## Problem requirements:
Which lines in the records below mention the word "assign"? Copy each one out.

## Recorded information:
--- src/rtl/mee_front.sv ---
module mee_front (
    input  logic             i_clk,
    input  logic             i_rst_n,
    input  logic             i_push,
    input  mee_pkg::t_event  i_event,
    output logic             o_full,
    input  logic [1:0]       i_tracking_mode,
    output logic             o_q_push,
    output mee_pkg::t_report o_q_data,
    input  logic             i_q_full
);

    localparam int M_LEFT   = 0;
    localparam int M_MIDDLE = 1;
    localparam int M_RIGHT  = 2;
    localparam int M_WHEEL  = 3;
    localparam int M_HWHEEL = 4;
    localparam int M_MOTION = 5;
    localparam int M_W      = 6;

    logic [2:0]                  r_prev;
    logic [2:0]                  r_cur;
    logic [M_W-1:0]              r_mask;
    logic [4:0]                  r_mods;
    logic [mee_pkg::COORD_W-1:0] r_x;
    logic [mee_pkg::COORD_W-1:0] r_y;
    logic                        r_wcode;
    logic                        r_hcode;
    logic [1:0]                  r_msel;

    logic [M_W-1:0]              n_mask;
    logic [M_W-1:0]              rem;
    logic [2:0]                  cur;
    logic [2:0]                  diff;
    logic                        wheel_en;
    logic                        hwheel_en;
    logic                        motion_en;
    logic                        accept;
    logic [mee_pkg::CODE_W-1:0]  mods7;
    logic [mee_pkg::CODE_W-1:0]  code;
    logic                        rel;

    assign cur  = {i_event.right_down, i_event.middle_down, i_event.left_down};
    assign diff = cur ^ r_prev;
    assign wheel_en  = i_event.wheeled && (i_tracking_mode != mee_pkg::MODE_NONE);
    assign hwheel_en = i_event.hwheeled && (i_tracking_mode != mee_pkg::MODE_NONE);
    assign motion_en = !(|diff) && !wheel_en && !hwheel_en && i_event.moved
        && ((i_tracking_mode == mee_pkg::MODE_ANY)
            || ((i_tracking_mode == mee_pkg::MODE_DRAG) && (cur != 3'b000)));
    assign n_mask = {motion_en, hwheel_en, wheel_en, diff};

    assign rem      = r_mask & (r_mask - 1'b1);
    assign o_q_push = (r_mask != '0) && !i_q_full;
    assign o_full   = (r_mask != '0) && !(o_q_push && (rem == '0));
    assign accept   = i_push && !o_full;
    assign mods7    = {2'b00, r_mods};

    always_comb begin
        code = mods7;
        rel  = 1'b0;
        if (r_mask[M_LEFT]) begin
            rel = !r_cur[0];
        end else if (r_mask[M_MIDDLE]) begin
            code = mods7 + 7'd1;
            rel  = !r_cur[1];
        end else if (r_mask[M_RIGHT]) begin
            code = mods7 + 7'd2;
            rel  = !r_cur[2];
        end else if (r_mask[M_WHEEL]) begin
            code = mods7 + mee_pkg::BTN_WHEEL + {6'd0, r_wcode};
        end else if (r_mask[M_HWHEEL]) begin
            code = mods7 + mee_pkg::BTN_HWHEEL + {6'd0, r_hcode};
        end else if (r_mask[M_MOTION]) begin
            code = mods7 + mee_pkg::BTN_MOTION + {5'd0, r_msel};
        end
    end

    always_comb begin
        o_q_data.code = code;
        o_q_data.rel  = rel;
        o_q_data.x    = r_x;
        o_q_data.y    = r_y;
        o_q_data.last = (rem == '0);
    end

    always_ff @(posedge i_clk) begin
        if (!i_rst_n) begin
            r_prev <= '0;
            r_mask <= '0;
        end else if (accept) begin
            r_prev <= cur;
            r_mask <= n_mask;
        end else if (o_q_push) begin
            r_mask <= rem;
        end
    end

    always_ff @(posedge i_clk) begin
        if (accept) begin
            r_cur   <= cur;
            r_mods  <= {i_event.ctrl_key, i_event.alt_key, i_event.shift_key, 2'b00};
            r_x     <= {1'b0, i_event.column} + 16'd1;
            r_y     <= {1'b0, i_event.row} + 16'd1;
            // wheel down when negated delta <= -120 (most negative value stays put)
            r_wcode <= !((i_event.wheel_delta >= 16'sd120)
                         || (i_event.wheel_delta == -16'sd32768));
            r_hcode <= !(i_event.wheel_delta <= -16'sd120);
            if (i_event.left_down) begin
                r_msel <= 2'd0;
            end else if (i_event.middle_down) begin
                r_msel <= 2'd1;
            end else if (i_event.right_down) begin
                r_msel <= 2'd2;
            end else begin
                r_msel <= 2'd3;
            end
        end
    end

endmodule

## Response to this exercise:
    assign cur  = {i_event.right_down, i_event.middle_down, i_event.left_down};
    assign diff = cur ^ r_prev;
    assign wheel_en  = i_event.wheeled && (i_tracking_mode != mee_pkg::MODE_NONE);
    assign hwheel_en = i_event.hwheeled && (i_tracking_mode != mee_pkg::MODE_NONE);
    assign motion_en = !(|diff) && !wheel_en && !hwheel_en && i_event.moved
    assign n_mask = {motion_en, hwheel_en, wheel_en, diff};
    assign rem      = r_mask & (r_mask - 1'b1);
    assign o_q_push = (r_mask != '0) && !i_q_full;
    assign o_full   = (r_mask != '0) && !(o_q_push && (rem == '0));
    assign accept   = i_push && !o_full;
    assign mods7    = {2'b00, r_mods};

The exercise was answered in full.